(Source records)
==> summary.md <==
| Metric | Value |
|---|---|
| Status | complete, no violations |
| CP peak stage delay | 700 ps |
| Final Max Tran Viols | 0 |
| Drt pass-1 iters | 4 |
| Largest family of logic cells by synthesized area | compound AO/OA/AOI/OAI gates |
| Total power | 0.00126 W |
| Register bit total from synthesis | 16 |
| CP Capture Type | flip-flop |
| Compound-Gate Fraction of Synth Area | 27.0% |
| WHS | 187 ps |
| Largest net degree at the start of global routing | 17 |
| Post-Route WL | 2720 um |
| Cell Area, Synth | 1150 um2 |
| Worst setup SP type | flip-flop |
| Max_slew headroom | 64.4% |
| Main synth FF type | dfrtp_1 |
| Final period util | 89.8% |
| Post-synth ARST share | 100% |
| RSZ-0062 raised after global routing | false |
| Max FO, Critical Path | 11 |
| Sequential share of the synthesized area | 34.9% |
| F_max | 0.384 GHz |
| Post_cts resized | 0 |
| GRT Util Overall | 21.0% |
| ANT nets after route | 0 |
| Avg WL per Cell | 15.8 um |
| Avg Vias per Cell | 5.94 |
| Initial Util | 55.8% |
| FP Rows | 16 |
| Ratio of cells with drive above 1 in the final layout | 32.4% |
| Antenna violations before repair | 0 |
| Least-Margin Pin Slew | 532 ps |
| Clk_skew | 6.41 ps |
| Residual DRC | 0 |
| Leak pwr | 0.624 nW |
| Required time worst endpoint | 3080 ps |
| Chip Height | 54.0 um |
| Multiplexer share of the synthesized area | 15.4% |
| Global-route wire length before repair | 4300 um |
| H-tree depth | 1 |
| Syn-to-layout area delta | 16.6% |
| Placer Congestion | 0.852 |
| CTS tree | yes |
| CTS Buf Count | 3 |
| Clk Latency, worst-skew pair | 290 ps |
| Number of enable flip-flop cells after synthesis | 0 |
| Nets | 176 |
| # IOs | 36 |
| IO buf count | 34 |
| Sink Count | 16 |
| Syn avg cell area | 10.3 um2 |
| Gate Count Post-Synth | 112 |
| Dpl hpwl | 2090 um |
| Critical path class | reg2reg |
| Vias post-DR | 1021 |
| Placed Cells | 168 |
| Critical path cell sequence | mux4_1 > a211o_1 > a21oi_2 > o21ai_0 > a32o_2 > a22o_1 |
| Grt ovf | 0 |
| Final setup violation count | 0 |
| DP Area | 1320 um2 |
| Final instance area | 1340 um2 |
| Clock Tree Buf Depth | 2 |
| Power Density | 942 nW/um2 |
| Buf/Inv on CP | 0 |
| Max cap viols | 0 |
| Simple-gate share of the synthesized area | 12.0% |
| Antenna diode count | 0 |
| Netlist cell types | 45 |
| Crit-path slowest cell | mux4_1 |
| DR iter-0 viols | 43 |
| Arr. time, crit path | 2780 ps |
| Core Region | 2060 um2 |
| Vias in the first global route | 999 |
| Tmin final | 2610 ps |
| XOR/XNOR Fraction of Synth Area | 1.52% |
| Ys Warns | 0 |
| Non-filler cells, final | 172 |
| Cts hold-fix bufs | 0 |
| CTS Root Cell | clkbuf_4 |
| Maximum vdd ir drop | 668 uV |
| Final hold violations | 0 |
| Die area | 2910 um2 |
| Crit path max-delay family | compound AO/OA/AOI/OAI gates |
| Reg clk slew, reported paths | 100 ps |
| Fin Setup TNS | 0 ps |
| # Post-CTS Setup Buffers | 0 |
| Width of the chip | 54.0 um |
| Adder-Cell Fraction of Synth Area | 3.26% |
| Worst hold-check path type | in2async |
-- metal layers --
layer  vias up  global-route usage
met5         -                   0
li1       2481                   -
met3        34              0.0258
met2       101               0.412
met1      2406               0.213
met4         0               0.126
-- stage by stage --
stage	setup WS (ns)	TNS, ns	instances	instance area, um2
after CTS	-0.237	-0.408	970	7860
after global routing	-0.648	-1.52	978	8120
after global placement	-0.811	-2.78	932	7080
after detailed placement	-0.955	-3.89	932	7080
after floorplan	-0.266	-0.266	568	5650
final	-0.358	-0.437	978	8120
--- src/rtl/imuldiv_muldiv_dispatch.sv ---
// Mul/div request dispatcher: decodes the function code, issues to the
// multiplier or divider, and returns responses in acceptance order.
module imuldiv_muldiv_dispatch #(
  parameter int unsigned ORDER_DEPTH = 2
) (
  input  logic        clk,
  input  logic        reset,

  input  logic [2:0]  muldivreq_msg_fn,
  input  logic [31:0] muldivreq_msg_a,
  input  logic [31:0] muldivreq_msg_b,
  input  logic        muldivreq_val,
  output logic        muldivreq_rdy,

  output logic [63:0] muldivresp_msg_result,
  output logic        muldivresp_val,
  input  logic        muldivresp_rdy,

  output logic [31:0] mulreq_msg_a,
  output logic [31:0] mulreq_msg_b,
  output logic        mulreq_val,
  input  logic        mulreq_rdy,

  input  logic [63:0] mulresp_msg_result,
  input  logic        mulresp_val,
  output logic        mulresp_rdy,

  output logic        divreq_msg_signed,
  output logic [31:0] divreq_msg_a,
  output logic [31:0] divreq_msg_b,
  output logic        divreq_val,
  input  logic        divreq_rdy,

  input  logic [63:0] divresp_msg_result,
  input  logic        divresp_val,
  output logic        divresp_rdy
);

  localparam int unsigned PW       = (ORDER_DEPTH > 1) ? $clog2(ORDER_DEPTH) : 1;
  localparam logic [PW:0] FULL_CNT = (PW+1)'(ORDER_DEPTH);
  localparam logic [PW:0] ONE      = (PW+1)'(1);

  localparam logic [2:0] FN_MUL  = 3'd0;
  localparam logic [2:0] FN_DIV  = 3'd1;
  localparam logic [2:0] FN_DIVU = 3'd2;
  localparam logic [2:0] FN_REM  = 3'd3;
  localparam logic [2:0] FN_REMU = 3'd4;

  typedef enum logic [1:0] {
    KIND_MUL,
    KIND_DIVQ,
    KIND_DIVR,
    KIND_ERR
  } kind_e;

  kind_e       order_q [ORDER_DEPTH];
  logic [PW:0] wr_ptr;
  logic [PW:0] rd_ptr;
  logic [PW:0] count;

  kind_e req_kind;
  kind_e head_kind;
  logic  is_mul;
  logic  is_div;
  logic  target_rdy;
  logic  full;
  logic  empty;
  logic  issue_en;
  logic  push;
  logic  pop;

  // Decode the function code into the order-FIFO tag and the target unit.
  always_comb begin
    req_kind   = KIND_ERR;
    is_mul     = 1'b0;
    is_div     = 1'b0;
    target_rdy = 1'b1;
    unique case (muldivreq_msg_fn)
      FN_MUL: begin
        req_kind   = KIND_MUL;
        is_mul     = 1'b1;
        target_rdy = mulreq_rdy;
      end
      FN_DIV, FN_DIVU: begin
        req_kind   = KIND_DIVQ;
        is_div     = 1'b1;
        target_rdy = divreq_rdy;
      end
      FN_REM, FN_REMU: begin
        req_kind   = KIND_DIVR;
        is_div     = 1'b1;
        target_rdy = divreq_rdy;
      end
      default: ;
    endcase
  end

  assign full  = (count == FULL_CNT);
  assign empty = (count == '0);

  // Request side is held off while reset is asserted: an empty FIFO alone
  // would otherwise leave muldivreq_rdy and the unit valids free to rise.
  assign issue_en      = reset && !full;
  assign muldivreq_rdy = issue_en && target_rdy;
  assign mulreq_val    = muldivreq_val && is_mul && issue_en;
  assign divreq_val    = muldivreq_val && is_div && issue_en;

  assign mulreq_msg_a      = muldivreq_msg_a;
  assign mulreq_msg_b      = muldivreq_msg_b;
  assign divreq_msg_a      = muldivreq_msg_a;
  assign divreq_msg_b      = muldivreq_msg_b;
  assign divreq_msg_signed = (muldivreq_msg_fn == FN_DIV) || (muldivreq_msg_fn == FN_REM);

  assign push      = muldivreq_val && muldivreq_rdy;
  assign head_kind = order_q[rd_ptr[PW-1:0]];

  // Steer the response port to whichever unit owns the oldest request.
  always_comb begin
    muldivresp_val        = 1'b0;
    muldivresp_msg_result = '0;
    mulresp_rdy           = 1'b0;
    divresp_rdy           = 1'b0;
    if (!empty) begin
      unique case (head_kind)
        KIND_MUL: begin
          muldivresp_val        = mulresp_val;
          muldivresp_msg_result = mulresp_msg_result;
          mulresp_rdy           = muldivresp_rdy;
        end
        KIND_DIVQ: begin
          muldivresp_val        = divresp_val;
          muldivresp_msg_result = {32'b0, divresp_msg_result[31:0]};
          divresp_rdy           = muldivresp_rdy;
        end
        KIND_DIVR: begin
          muldivresp_val        = divresp_val;
          muldivresp_msg_result = {32'b0, divresp_msg_result[63:32]};
          divresp_rdy           = muldivresp_rdy;
        end
        default: begin
          muldivresp_val        = 1'b1;
          muldivresp_msg_result = '1;
        end
      endcase
    end
  end

  assign pop = muldivresp_val && muldivresp_rdy;

  // Order-FIFO storage; contents are only meaningful below the count.
  always_ff @(posedge clk) begin
    if (push) order_q[wr_ptr[PW-1:0]] <= req_kind;
  end

  // Pointers and occupancy; pointers wrap naturally on their low bits.
  always_ff @(posedge clk or negedge reset) begin
    if (!reset) begin
      wr_ptr <= '0;
      rd_ptr <= '0;
      count  <= '0;
    end else begin
      if (push) wr_ptr <= wr_ptr + ONE;
      if (pop)  rd_ptr <= rd_ptr + ONE;
      unique case ({push, pop})
        2'b10:   count <= count + ONE;
        2'b01:   count <= count - ONE;
        default: count <= count;
      endcase
    end
  end

endmodule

▸ **Exercise requirements**
Locate the lines above that contain "family" and copy them.

▸ **Task response**
| Largest family of logic cells by synthesized area | compound AO/OA/AOI/OAI gates |
| Crit path max-delay family | compound AO/OA/AOI/OAI gates |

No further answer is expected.